In this final decade of the twentieth century, the eyes of the world have focused on the former Soviet Union and Eastern Europe, witnessing a succession of events with profound implications for the course of human history. In a largely peaceful process, centrally planned socialist regimes succumbed to economic and political stagnation, opening the way for elections and the promise of democratic reform. With less drama, Latin America also experienced change of historic dimensions. The open and competitive presidential elections that Brazil and Chile held in 1989 marked the first time that all the Ibero-American nations, excepting Cuba, enjoyed the benefits of elected constitutional governments at the same moment.

There are grounds for cautious optimism about the future of democracy in the Western Hemisphere, where the challenges of economic and political reform are less daunting than in the old continent and experience with representative institutions is of longer standing. The very harshness of Latin American military regimes in the 1970s and 1980s kindled a growing commitment on the part of civilian elites and mass publics to democracy and human rights as ends in themselves. Changes in the global political environment and the growth of a consensus generally favorable to free market economic policies led to a reduction in polarization and conflict. Liberal democracy as a system of government is no longer being challenged—from either the right or the left—by alternative visions for organizing the political community. [End Page 3]

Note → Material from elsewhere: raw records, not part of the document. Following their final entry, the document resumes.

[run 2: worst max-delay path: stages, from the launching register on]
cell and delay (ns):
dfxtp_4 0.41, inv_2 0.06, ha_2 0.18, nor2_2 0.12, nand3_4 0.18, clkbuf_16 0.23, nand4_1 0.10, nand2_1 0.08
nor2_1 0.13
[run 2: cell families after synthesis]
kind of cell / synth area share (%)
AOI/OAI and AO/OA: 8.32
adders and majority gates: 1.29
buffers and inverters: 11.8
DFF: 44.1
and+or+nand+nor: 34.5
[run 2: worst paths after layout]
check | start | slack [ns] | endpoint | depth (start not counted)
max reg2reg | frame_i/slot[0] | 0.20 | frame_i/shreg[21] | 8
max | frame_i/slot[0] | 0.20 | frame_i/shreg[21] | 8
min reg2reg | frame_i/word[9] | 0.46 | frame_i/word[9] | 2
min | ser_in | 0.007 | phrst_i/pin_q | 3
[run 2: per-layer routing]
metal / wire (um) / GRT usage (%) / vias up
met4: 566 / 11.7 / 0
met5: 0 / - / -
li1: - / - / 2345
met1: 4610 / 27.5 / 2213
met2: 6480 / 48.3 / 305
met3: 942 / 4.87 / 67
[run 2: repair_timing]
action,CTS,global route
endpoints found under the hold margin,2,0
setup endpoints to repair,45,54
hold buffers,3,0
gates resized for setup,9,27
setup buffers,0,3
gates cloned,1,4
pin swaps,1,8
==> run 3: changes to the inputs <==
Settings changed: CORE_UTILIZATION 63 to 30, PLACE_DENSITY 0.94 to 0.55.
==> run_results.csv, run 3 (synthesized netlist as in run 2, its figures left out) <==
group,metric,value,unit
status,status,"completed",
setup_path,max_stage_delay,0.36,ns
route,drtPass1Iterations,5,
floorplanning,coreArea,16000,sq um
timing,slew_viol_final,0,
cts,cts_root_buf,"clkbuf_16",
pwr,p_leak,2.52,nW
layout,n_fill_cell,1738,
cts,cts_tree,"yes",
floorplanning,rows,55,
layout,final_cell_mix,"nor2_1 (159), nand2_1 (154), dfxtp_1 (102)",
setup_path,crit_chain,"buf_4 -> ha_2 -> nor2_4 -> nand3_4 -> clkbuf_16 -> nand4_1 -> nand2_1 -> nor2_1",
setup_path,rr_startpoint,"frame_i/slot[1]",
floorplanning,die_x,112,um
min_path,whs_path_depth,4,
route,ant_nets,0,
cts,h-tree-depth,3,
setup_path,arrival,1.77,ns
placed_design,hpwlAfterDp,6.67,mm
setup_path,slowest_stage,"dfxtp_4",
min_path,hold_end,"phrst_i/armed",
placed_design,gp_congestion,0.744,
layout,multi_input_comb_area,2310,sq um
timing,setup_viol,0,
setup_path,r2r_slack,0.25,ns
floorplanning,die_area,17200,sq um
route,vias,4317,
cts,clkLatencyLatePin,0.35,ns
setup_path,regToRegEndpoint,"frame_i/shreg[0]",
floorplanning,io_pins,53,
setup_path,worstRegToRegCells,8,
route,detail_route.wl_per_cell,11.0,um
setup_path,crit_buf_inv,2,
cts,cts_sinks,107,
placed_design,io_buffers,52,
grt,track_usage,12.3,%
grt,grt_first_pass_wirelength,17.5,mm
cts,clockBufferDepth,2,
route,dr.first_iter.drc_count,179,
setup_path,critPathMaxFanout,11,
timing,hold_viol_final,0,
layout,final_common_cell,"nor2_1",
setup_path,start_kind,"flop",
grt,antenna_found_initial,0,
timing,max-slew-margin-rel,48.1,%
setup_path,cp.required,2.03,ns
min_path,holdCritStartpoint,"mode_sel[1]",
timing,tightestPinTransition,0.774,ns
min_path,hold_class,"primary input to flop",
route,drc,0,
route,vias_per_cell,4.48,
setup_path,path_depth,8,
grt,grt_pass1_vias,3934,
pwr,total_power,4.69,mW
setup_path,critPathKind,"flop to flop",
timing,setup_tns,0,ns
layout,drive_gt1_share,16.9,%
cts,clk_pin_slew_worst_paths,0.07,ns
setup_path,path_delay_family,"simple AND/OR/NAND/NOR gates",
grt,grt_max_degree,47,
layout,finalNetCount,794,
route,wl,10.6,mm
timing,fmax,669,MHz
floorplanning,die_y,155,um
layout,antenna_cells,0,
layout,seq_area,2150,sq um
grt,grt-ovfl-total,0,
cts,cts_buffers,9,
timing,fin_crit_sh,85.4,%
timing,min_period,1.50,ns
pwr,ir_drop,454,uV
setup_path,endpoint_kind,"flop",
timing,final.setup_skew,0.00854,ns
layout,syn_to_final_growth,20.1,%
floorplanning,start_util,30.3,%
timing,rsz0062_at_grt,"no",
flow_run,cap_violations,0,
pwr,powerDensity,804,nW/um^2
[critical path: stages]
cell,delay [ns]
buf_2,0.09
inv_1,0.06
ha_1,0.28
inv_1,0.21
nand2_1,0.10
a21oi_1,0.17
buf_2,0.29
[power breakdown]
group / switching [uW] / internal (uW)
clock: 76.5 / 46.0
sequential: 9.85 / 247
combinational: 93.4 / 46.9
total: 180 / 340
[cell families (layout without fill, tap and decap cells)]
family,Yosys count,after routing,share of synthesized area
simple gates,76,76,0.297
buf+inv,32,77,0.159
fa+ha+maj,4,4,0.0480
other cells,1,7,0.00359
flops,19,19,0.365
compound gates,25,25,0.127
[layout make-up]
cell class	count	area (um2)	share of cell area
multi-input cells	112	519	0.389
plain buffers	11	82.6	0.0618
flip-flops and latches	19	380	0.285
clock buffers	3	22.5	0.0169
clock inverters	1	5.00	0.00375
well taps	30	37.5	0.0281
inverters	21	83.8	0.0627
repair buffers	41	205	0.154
===== src/rtl/srg_pkg.sv =====
// Shared constants and types for the sample rate strobe generator.
// Assumes a 10-bit register address space and 16-bit rate codes.
package srg_pkg;

    localparam int DATA_W = 16;
    localparam int ADDR_W = 10;
    localparam int MULT_W = 4;
    localparam int INC_W  = DATA_W + MULT_W;
    localparam int N_CH   = 2;
    localparam int CH_MDM = 0;
    localparam int CH_HS  = 1;

    // Common denominator that turns 8/7 and 10/7 step sizes into integers
    localparam int RATE_DEN = 7;

    localparam logic [ADDR_W-1:0] A_MDM_RATE = 10'h206;
    localparam logic [ADDR_W-1:0] A_HS_RATE  = 10'h207;
    localparam logic [ADDR_W-1:0] A_RATE_CFG = 10'h20A;

    localparam logic [DATA_W-1:0] MDM_RATE_RST = 16'h1C20;
    localparam logic [DATA_W-1:0] HS_RATE_RST  = 16'h1F40;

    localparam int CFG_MODE_LSB = 0;
    localparam int CFG_MON_BIT  = 8;

    typedef enum logic [1:0] {
        LSB_1HZ   = 2'b00,
        LSB_8_7   = 2'b01,
        LSB_10_7  = 2'b10,
        LSB_RSVD  = 2'b11
    } lsb_mode_e;

    typedef struct packed {
        logic [DATA_W-1:0] mdm_code;
        logic [DATA_W-1:0] hs_code;
        lsb_mode_e         mode;
        logic              mon_hs;
    } rate_cfg_t;

    // Increment multiplier per code unit, in units of 1/RATE_DEN Hz
    function automatic logic [MULT_W-1:0] lsb_mult(input lsb_mode_e m);
        case (m)
            LSB_8_7:  return MULT_W'(8);
            LSB_10_7: return MULT_W'(10);
            default:  return MULT_W'(RATE_DEN);
        endcase
    endfunction

endpackage


===== src/rtl/srg_regs.sv =====
// Register file for the strobe generator: modem code, handset code and
// configuration (step size, monitor source). Assumes single-cycle
// synchronous writes and a combinational read port.
module srg_regs
    import srg_pkg::*;
(
    input  logic              clk,
    input  logic              rst_n,
    input  logic              bus_sel,
    input  logic              bus_wr,
    input  logic [ADDR_W-1:0] bus_addr,
    input  logic [DATA_W-1:0] bus_wdata,
    output logic [DATA_W-1:0] bus_rdata,
    output rate_cfg_t         cfg_o
);

    logic [DATA_W-1:0] mdm_q;
    logic [DATA_W-1:0] hs_q;
    lsb_mode_e         mode_q;
    logic              mon_q;
    logic              wr_en;
    logic              rd_en;

    // Decode access type
    always_comb begin
        wr_en = bus_sel && bus_wr;
        rd_en = bus_sel && !bus_wr;
    end

    // Capture writes to mapped registers; other addresses are ignored
    always_ff @(posedge clk) begin
        if (!rst_n) begin
            mdm_q  <= MDM_RATE_RST;
            hs_q   <= HS_RATE_RST;
            mode_q <= LSB_1HZ;
            mon_q  <= 1'b0;
        end else if (wr_en) begin
            case (bus_addr)
                A_MDM_RATE: mdm_q <= bus_wdata;
                A_HS_RATE:  hs_q  <= bus_wdata;
                A_RATE_CFG: begin
                    mode_q <= lsb_mode_e'(bus_wdata[CFG_MODE_LSB +: 2]);
                    mon_q  <= bus_wdata[CFG_MON_BIT];
                end
                default: ;
            endcase
        end
    end

    // Combinational read mux; zero when idle or unmapped
    always_comb begin
        bus_rdata = '0;
        if (rd_en) begin
            case (bus_addr)
                A_MDM_RATE: bus_rdata = mdm_q;
                A_HS_RATE:  bus_rdata = hs_q;
                A_RATE_CFG: begin
                    bus_rdata[CFG_MODE_LSB +: 2] = mode_q;
                    bus_rdata[CFG_MON_BIT]       = mon_q;
                end
                default: bus_rdata = '0;
            endcase
        end
    end

    // Pack the live configuration
    always_comb begin
        cfg_o.mdm_code = mdm_q;
        cfg_o.hs_code  = hs_q;
        cfg_o.mode     = mode_q;
        cfg_o.mon_hs   = mon_q;
    end

endmodule


===== src/rtl/srg_inc_calc.sv =====
// Turns rate codes into per-clock accumulator increments, scaled by
// RATE_DEN so that every step size is an integer multiple of the code.
// Assumes the reserved step size maps to 1 Hz steps.
module srg_inc_calc
    import srg_pkg::*;
(
    input  rate_cfg_t                    cfg_i,
    output logic [N_CH-1:0][INC_W-1:0]   inc_o
);

    // Scale each channel's code by its step multiplier
    always_comb begin
        inc_o[CH_MDM] = INC_W'(cfg_i.mdm_code) * INC_W'(lsb_mult(cfg_i.mode));
        inc_o[CH_HS]  = INC_W'(cfg_i.hs_code)  * INC_W'(RATE_DEN);
    end

endmodule
[src/rtl/sshift_pkg.sv]
package sshift_pkg;
  typedef enum logic [1:0] {
    CS_NONE     = 2'b00,
    CS_TIMER    = 2'b01,
    CS_EXT_RISE = 2'b10,
    CS_EXT_FALL = 2'b11
  } csel_e;

  localparam logic [1:0] A_DATA = 2'd0;
  localparam logic [1:0] A_CNT  = 2'd1;
  localparam logic [1:0] A_CTRL = 2'd2;

  localparam int unsigned CB_STROBE = 2;
  localparam int unsigned CB_TOGGLE = 3;
  localparam int unsigned CB_DIR    = 4;
endpackage

[src/rtl/sshift_sync.sv]
module sshift_sync #(
  parameter int unsigned STAGES = 2
) (
  input  logic clk,
  input  logic rst,
  input  logic d,
  output logic q
);
  logic [STAGES-1:0] chain;

  always_ff @(posedge clk) begin
    if (rst) chain <= '0;
    else     chain <= {chain[STAGES-2:0], d};
  end

  assign q = chain[STAGES-1];
endmodule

Yet a fuller assessment of the progress of democracy in the Americas over the past decade suggests that long-term prospects for representative government remain problematic. The recent coup in Haiti, attempted coups in Venezuela and Guatemala, President Alberto Fujimori's imposition of dictatorial rule in Peru, and military rumblings in Chile are all reminders of the fragility of democratic practices.

Much recent scholarship on the consolidation of democracy in Latin America and other developing countries has focused on the challenges involved in the implementation of fiscal-stabilization and structural-adjustment policies to correct economic imbalances, address deep social problems, and promote growth. Most countries of the region have yet to overcome a burdensome historical legacy of underdevelopment, fiscal mismanagement, and foreign indebtedness.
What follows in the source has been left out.